Key words: Thiram     TD     erythrocytes     chGSTA3     TLRs    

肉鸡TD是一种家禽胫骨近端生长板成骨受阻的疾病[1]。TD可导致肉鸡骨变形[2],该病严重危害了肉鸡养殖业,导致TD的因素很多,其致病机制还不清楚,也没有有效的预防措施。福美双是一类二硫代氨基甲酸酯相关化合物,不但被广泛的用作种子处理农用杀菌剂,而且在橡胶工业中被较小范围的用作促进剂[3]。

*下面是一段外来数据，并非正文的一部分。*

This design comes from an exercise in tuning for small area, a short achievable clock period and few clock cycles on the open sky130 flow, not from production work. Function was checked by simulation only, so behaviour that the tests miss may differ from the original. Power and IR drop assume default switching activity.

## flow/config.mk

```make
export PLATFORM = sky130hd
export DESIGN_NAME = ssdv_recoder
export DESIGN_NICKNAME = ssdv_recoder
export VERILOG_FILES = /design/flow/design.v
export SDC_FILE = /design/flow/constraint.sdc
export NUM_CORES = 4
export LEC_CHECK = 0
export CAP_MARGIN = 20
export CORE_MARGIN = 2
export CORE_UTILIZATION = 40
export PLACE_DENSITY = 0.6
export SETUP_SLACK_MARGIN = 3.0
export SLEW_MARGIN = 20
export SYNTH_MEMORY_MAX_BITS = 65536
export TNS_END_PERCENT = 10
```

## flow/constraint.sdc

```tcl
create_clock -name core_clock -period 8.0 [get_ports {clk}]
set_input_delay 1.6000 -clock core_clock [delete_from_list [all_inputs] [get_ports {clk}]]
set_output_delay 1.6000 -clock core_clock [all_outputs]
set_load 0.01 [all_outputs]
```
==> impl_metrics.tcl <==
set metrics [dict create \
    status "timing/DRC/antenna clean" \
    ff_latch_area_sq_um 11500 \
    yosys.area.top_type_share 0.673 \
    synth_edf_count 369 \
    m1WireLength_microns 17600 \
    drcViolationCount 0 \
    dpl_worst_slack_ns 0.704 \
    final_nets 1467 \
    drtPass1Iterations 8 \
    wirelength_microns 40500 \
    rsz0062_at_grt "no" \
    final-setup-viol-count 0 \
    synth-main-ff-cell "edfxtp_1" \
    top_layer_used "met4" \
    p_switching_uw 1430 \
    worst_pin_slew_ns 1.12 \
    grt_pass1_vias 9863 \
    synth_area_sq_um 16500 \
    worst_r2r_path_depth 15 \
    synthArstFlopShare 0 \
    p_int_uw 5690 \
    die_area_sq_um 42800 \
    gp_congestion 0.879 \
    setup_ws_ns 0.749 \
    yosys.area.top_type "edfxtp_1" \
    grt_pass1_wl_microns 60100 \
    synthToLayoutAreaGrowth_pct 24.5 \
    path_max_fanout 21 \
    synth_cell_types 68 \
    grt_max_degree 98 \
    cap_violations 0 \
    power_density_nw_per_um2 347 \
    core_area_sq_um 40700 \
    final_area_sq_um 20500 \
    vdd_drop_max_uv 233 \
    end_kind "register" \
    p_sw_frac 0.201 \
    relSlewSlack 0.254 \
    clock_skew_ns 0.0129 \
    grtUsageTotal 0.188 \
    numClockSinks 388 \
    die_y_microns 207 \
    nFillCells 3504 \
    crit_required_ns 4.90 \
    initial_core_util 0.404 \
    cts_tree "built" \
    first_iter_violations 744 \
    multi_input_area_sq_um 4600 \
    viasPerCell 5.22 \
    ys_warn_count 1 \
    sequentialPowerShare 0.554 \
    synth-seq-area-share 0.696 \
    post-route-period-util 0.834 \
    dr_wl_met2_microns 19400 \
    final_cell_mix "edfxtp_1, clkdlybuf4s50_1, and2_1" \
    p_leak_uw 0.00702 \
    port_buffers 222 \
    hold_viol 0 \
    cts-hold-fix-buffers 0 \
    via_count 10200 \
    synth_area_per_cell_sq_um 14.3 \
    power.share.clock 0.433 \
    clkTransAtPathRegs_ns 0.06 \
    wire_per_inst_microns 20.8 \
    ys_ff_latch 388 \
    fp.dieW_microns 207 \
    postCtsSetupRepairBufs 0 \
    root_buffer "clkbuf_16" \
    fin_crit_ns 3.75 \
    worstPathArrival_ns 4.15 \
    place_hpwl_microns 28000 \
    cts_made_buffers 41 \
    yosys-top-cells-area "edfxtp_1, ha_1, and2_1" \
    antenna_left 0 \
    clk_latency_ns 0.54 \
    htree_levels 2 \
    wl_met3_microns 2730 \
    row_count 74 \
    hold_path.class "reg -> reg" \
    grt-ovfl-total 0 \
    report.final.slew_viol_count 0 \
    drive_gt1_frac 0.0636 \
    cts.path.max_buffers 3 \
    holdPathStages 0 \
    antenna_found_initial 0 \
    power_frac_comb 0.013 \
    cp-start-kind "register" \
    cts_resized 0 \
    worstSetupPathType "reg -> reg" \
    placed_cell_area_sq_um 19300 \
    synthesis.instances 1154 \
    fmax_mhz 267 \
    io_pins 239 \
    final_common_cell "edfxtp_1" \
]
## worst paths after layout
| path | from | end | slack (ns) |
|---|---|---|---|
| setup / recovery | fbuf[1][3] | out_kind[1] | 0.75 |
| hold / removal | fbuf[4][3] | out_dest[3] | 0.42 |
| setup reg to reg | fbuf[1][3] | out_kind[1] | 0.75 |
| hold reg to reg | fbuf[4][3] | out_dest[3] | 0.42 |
This design comes from an exercise in tuning for small area, a short achievable clock period and few clock cycles per item on the open sky130 flow, not from production work. Where RTL was checked, it was by simulation tests only, not by an equivalence proof against the original. Function not checked in runs 1 to 5: the RTL went through the layout flow alone. Power and IR drop assume default switching activity.

==> design/flow/design.v <==
module frame_cipher (
    input  wire        clk,
    input  wire        rst,           
    input  wire        in_valid,
    output wire        in_ready,
    input  wire [63:0] in_raw,
    input  wire [3:0]  in_len,
    output reg         out_valid,
    output wire [1:0]  out_status,    
    output reg         out_bypass,
    output reg         out_marker_ok,
    output wire        out_sum_ok,
    output wire        out_accept,
    output reg  [63:0] out_d,
    output wire [7:0]  out_opcode,
    output wire [15:0] out_value,
    output wire [1:0]  out_kind
);
    localparam [63:0] KEY    = 64'hC4C6C092_4023DC96;    
    localparam [63:0] SUBC   = 64'h844756D6_07939356;    
    function [2:0] perm;
        input [2:0] j;
        case (j)
            3'd0: perm = 3'd2;
            3'd1: perm = 3'd4;
            3'd2: perm = 3'd0;
            3'd3: perm = 3'd7;
            3'd4: perm = 3'd1;
            3'd5: perm = 3'd6;
            3'd6: perm = 3'd5;
            default: perm = 3'd3;
        endcase
    endfunction
    function [7:0] lane;
        input [63:0] w;
        input [2:0]  i;
        lane = w[63 - 8*i -: 8];
    endfunction
    reg [63:0] t1;
    integer j;
    always @(*) begin
        for (j = 0; j < 8; j = j + 1)
            t1[63 - 8*j -: 8] = lane(in_raw, perm(j[2:0])) ^ lane(KEY, j[2:0]);
    end
    wire [63:0] t2 = {t1[2:0], t1[63:3]};
    reg [63:0] t3;
    integer i;
    always @(*) begin
        for (i = 0; i < 8; i = i + 1)
            t3[63 - 8*i -: 8] = lane(t2, i[2:0]) - lane(SUBC, i[2:0]);
    end
    wire [3:0] bypass_copy;
    genvar q;
    generate
        for (q = 0; q < 4; q = q + 1) begin : mode_
            frame_cipher_is_marker u_is_marker (.v(lane(in_raw, 3'd4)), .y(bypass_copy[q]));
        end
    endgenerate
    wire [63:0] d;
    assign d[63:48] = bypass_copy[0] ? in_raw[63:48] : t3[63:48];
    assign d[47:32] = bypass_copy[1] ? in_raw[47:32] : t3[47:32];
    assign d[31:16] = bypass_copy[2] ? in_raw[31:16] : t3[31:16];
    assign d[15:0]  = bypass_copy[3] ? in_raw[15:0]  : t3[15:0];
    wire marker_ok = bypass_copy[1] | (lane(t2, 3'd4) == 8'h14);
    wire [7:0] sum_bits_plain, sum_bits_dec;
    frame_cipher_sum_test #(.K(8'h00)) sum_test_plain (
        .a(lane(in_raw, 3'd0)), .b(lane(in_raw, 3'd1)),
        .c(lane(in_raw, 3'd2)), .d(lane(in_raw, 3'd3)), .eq(sum_bits_plain));
    frame_cipher_sum_test #(.K(8'h4B)) sum_test_dec (
        .a(lane(t2, 3'd0)), .b(lane(t2, 3'd1)),
        .c(lane(t2, 3'd2)), .d(lane(t2, 3'd3)), .eq(sum_bits_dec));
    wire [7:0] sum_bits  = bypass_copy[2] ? sum_bits_plain : sum_bits_dec;
    wire [3:0] sum_pairs = sum_bits[7:4] & sum_bits[3:0];
    wire len_ok = (in_len == 4'd8);
    assign in_ready = 1'b1;
    always @(posedge clk) begin
        if (rst)
            out_valid <= 1'b0;
        else
            out_valid <= in_valid;
    end
    reg       len_ok_q;
    reg [3:0] sum_pairs_q;
    always @(posedge clk) begin
        len_ok_q      <= len_ok;
        out_bypass    <= bypass_copy[3];
        out_marker_ok <= marker_ok;
        sum_pairs_q   <= sum_pairs;
        out_d         <= d;
    end
    assign out_sum_ok = &sum_pairs_q;
    assign out_accept = out_marker_ok & out_sum_ok;
    assign out_status = {~len_ok_q, len_ok_q & ~out_accept};
    assign out_opcode = out_d[63:56];
    assign out_value  = out_d[55:40];
    reg [1:0] kind;
    always @(*) begin
        case (out_opcode)
            8'h42:   kind = 2'd0;
            8'h50:   kind = 2'd1;
            8'h41:   kind = 2'd2;
            default: kind = 2'd3;
        endcase
    end
    assign out_kind = kind;
endmodule
module frame_cipher_sum_test #(
    parameter [7:0] K = 8'h00
) (
    input  wire [7:0] a,
    input  wire [7:0] b,
    input  wire [7:0] c,
    input  wire [7:0] d,
    output wire [7:0] eq
);
    localparam [7:0] M = K - 8'd1;
    wire [7:0] p, s1, ce, x, xy, cn;
    wire [7:0] c1, y;         
    genvar i;
    generate
        for (i = 0; i < 8; i = i + 1) begin : bit_
            frame_cipher_xor2 u_p  (.a(a[i]), .b(b[i]), .y(p[i]));
            frame_cipher_xor2 u_s1 (.a(p[i]), .b(c[i]), .y(s1[i]));
            if (i < 7) begin : carry_out
                frame_cipher_maj3 u_g (.a(a[i]), .b(b[i]), .c(c[i]), .y(c1[i+1]));
            end
            if (i == 0) begin : first
                frame_cipher_xnor2 u_x (.a(s1[0]), .b(d[0]), .y(x[0]));
                frame_cipher_and2n u_y (.a(s1[0]), .bn(d[0]), .y(y[1]));
                if (M[0]) begin : one
                    assign eq[0] = x[0];
                end else begin : zero
                    frame_cipher_xor2 u_eq (.a(s1[0]), .b(d[0]), .y(eq[0]));
                end
            end else begin : next
                frame_cipher_xnor2 u_ce (.a(c1[i]), .b(d[i]), .y(ce[i]));
                frame_cipher_xor2  u_x  (.a(s1[i]), .b(ce[i]), .y(x[i]));
                if (i < 7) begin : carry_out
                    frame_cipher_maj3n u_y (.a(s1[i]), .b(c1[i]), .cn(d[i]), .y(y[i+1]));
                end
                frame_cipher_xor2 u_xy (.a(x[i]), .b(y[i]), .y(xy[i]));
                if (i == 1) begin : second
                    if (M[0]) begin : no_carry
                        if (M[1]) begin : one
                            assign eq[1] = xy[1];
                        end else begin : zero
                            frame_cipher_xnor2 u_eq (.a(x[1]), .b(y[1]), .y(eq[1]));
                        end
                    end else begin : carry
                        if (M[1]) begin : one
                            frame_cipher_xor2 u_eq (.a(xy[1]), .b(x[0]), .y(eq[1]));
                        end else begin : zero
                            frame_cipher_xnor2 u_eq (.a(xy[1]), .b(x[0]), .y(eq[1]));
                        end
                    end
                end else begin : later
                    if (M[i-1]) begin : and_
                        frame_cipher_nand2 u_cn (.a(x[i-1]), .b(y[i-1]), .y(cn[i]));
                    end else begin : or_
                        frame_cipher_nor2 u_cn (.a(x[i-1]), .b(y[i-1]), .y(cn[i]));
                    end
                    if (M[i]) begin : one
                        frame_cipher_xnor2 u_eq (.a(xy[i]), .b(cn[i]), .y(eq[i]));
                    end else begin : zero
                        frame_cipher_xor2 u_eq (.a(xy[i]), .b(cn[i]), .y(eq[i]));
                    end
                end
            end
        end
    endgenerate
endmodule
module frame_cipher_is_marker (input wire [7:0] v, output wire y);
    wire hi0, hi1, lo0, lo1, n0, n1;
    frame_cipher_nor2  u_hi0 (.a(v[7]), .b(v[6]), .y(hi0));
    frame_cipher_nor2  u_hi1 (.a(v[5]), .b(v[4]), .y(hi1));
    frame_cipher_and2  u_lo0 (.a(v[3]), .b(v[2]), .y(lo0));
    frame_cipher_and2n u_lo1 (.a(v[0]), .bn(v[1]), .y(lo1));
    frame_cipher_nand2 u_n0  (.a(hi0), .b(hi1), .y(n0));
    frame_cipher_nand2 u_n1  (.a(lo0), .b(lo1), .y(n1));
    frame_cipher_nor2  u_y   (.a(n0), .b(n1), .y(y));
endmodule
module frame_cipher_nand2 (input wire a, input wire b, output wire y);
    assign y = ~(a & b);
endmodule
module frame_cipher_nor2 (input wire a, input wire b, output wire y);
    assign y = ~(a | b);
endmodule
module frame_cipher_and2n (input wire a, input wire bn, output wire y);
    assign y = a & ~bn;
endmodule
module frame_cipher_and2 (input wire a, input wire b, output wire y);
    assign y = a & b;
endmodule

鸡慢性接触二硫代氨基甲酸酯杀虫剂,例如福美双或戒酒硫,会增加TD发病率[4-5]。福美双能有效地诱发肉鸡TD,并且与自然发生的肉鸡TD在症状上十分相似[6]。谷胱甘肽S-转移酶(glutathione S-transferase, GSTs)是Ⅱ相抗氧化家族中的一类蛋白酶,且有解毒的作用[7]。相关研究表明,GSTA3在保护正常的小鼠抵抗黄曲霉毒素毒性中起重要作用[8]。患有TD的肉鸡生长板的很多软骨细胞发生凋亡[9-10]。受到刺激的TLRs能够通过引发促凋亡信号通路而诱导凋亡[11-13]。相关研究表明,鸡红细胞不但具有免疫功能而且可以表达TLR2、TLR3、TLR4、TLR5、TLR7[14]。田文霞(W.X.Tian)等利用微阵列芯片技术筛选出TD早期的肉鸡胫骨生长板软骨细胞内差异性表达的免疫相关基因[15]。先前人们主要从生长板血管的生成、生长板细胞的代谢、成熟和凋亡方面研究了TD的发生机制[16-18],但是红细胞免疫功能和chGSTA3蛋白解毒作用对TD发生的影响尚未见报道。为研究福美双诱导的TD肉鸡中红细胞免疫基因的转录变化和重组chGSTA3对TD肉鸡红细胞免疫基因mRNA水平的影响,我们对福美双处理组肉鸡饲喂100 mg·kg-1福美双建立TD模型,并在不同的时间利用chGSTA3对TD肉鸡进行腿部肌肉注射,使用Real-time PCR检测TLR2、TLR3、TLR4、TLR5、TLR7、TLR15、IL-7、MyD88、TRAF6、MHCⅡ和NLRC5转录水平的变化,以探明其在肉鸡TD中的作用以及chGSTA3在TD发生时对它们的影响,为更深入全面的了解TD的发病机制和预防TD的发生提供新的科学理论依据。

1 材料与方法 1.1 实验动物

1日龄120只健康艾维茵肉雏鸡购自山西省大象农牧集团有限公司。

1.2 实验试剂

福美双(Amresco);实验室自行制备的重组鸡GSTA3纯化蛋白[19];RNAiso plus(Trizol)(AA909-1);prime script TM RT Reagent Kit(AK3020);SYBR® Premix Ex Taq Ⅱ(TaKaRa大连宝生物工程有限公司);DEPC购于Amresco公司;6× DNA Loading Buffer,600 bp DNA ladder(中科瑞泰生物科技有限公司);50× TAE Buffer(北京博奥拓达科技有限公司);2 mL、1.5 mL离心管(Axygen)。

1.3 试验方法 1.3.1 动物处理

将饲喂一周后的120只肉雏鸡随机分为基础日粮组(A、B、C组)和饲喂福美双组(D、E、F组)。参考田文霞等[20-21]试验设计方案构建肉鸡TD模型;通过肌肉注射,在肉鸡第8、10、12、14日龄时,分别给B、E组肉鸡腿部注射浓度为20 μg·kg-1的重组chGSTA3蛋白;给C、F组肉鸡腿部注射50 μg·kg-1的重组chGSTA3蛋白;给A、D组肉鸡注射等体积的PBS,对试验鸡进行常规的饲养管理。在饲喂福美双后第4和15天,对各组鸡每只采集静脉抗凝血2 mL,用于后续试验。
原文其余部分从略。